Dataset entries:
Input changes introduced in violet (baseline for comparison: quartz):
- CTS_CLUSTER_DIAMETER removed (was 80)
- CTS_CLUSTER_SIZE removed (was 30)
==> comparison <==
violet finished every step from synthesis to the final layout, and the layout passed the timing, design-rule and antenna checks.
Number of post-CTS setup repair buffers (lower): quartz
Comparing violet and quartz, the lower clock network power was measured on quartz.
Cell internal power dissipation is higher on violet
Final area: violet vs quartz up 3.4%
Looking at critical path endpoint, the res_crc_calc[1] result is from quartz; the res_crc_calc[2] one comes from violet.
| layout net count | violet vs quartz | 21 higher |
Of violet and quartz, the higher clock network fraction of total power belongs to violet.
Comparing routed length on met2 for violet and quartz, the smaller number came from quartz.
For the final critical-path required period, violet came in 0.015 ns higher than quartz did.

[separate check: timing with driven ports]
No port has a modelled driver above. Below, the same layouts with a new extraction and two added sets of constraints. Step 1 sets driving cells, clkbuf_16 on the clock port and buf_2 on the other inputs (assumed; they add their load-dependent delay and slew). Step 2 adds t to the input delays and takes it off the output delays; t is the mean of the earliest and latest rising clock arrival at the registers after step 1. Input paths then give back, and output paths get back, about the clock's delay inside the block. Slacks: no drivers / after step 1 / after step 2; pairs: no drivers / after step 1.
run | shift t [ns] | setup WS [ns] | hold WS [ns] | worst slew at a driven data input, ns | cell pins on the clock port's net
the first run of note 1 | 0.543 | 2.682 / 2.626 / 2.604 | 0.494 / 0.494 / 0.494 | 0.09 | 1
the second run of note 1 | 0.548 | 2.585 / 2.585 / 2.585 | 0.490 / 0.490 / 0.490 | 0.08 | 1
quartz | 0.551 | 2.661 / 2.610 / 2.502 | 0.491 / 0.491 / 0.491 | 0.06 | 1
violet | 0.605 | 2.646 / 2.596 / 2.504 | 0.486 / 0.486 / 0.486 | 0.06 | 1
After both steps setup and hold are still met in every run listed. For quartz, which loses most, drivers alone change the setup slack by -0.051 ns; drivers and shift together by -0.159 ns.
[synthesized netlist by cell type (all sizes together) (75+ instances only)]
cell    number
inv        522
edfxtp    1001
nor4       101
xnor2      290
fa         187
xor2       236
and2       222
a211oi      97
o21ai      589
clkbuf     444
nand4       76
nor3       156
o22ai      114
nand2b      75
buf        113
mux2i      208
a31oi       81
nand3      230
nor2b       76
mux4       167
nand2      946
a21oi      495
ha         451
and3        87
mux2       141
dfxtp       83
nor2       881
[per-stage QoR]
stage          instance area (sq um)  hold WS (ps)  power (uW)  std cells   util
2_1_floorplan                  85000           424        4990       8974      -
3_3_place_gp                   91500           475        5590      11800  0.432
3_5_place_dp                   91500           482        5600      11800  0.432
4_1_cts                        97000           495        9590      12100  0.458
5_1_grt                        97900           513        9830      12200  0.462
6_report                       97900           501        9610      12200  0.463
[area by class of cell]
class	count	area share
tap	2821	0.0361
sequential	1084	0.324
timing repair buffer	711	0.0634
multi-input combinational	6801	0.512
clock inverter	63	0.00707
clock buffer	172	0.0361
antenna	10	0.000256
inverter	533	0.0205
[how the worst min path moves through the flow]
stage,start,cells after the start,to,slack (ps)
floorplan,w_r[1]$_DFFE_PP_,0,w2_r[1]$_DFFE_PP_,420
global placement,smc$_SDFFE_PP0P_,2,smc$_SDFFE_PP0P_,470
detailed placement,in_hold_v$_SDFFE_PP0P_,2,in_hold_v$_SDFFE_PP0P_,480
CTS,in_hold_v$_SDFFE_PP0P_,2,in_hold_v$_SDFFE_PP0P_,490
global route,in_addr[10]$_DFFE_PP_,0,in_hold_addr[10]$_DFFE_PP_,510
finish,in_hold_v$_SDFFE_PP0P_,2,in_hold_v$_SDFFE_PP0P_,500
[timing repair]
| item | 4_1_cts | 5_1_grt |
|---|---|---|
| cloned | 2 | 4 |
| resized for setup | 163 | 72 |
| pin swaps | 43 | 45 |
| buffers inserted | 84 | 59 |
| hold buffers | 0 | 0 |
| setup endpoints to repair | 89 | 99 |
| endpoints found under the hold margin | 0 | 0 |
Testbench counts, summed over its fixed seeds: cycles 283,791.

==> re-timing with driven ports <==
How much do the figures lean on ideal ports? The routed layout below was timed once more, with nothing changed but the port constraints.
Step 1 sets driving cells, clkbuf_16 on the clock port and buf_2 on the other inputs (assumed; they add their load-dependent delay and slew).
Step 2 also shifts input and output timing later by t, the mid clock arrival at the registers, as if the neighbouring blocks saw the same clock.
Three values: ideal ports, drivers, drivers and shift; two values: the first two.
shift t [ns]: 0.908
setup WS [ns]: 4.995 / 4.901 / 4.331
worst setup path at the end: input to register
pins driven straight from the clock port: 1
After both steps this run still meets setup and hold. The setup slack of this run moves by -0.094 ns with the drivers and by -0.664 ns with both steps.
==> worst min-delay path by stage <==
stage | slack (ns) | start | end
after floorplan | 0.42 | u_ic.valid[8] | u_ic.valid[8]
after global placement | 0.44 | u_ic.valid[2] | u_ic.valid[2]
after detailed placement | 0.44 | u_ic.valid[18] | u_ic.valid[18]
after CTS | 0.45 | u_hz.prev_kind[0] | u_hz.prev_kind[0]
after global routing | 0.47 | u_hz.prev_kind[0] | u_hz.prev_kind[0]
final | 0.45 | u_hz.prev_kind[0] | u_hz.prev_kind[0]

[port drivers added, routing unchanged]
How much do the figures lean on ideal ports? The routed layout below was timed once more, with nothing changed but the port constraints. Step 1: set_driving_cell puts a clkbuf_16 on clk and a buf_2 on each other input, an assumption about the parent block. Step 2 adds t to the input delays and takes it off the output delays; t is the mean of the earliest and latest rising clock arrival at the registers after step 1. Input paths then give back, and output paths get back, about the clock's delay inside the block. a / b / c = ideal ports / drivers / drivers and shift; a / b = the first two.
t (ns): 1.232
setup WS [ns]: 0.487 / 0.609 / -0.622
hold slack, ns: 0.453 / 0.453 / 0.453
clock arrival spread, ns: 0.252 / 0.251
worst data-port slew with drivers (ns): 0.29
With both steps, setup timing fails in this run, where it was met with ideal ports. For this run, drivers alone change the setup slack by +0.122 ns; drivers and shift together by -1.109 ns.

WORK ORDER: From the entries above, extract only the lines running from the one containing "Final area: violet vs quartz up 3.4%" through the one containing "Of violet and", inclusive.

RESPONSE AREA:
Final area: violet vs quartz up 3.4%
Looking at critical path endpoint, the res_crc_calc[1] result is from quartz; the res_crc_calc[2] one comes from violet.
| layout net count | violet vs quartz | 21 higher |
Of violet and quartz, the higher clock network fraction of total power belongs to violet.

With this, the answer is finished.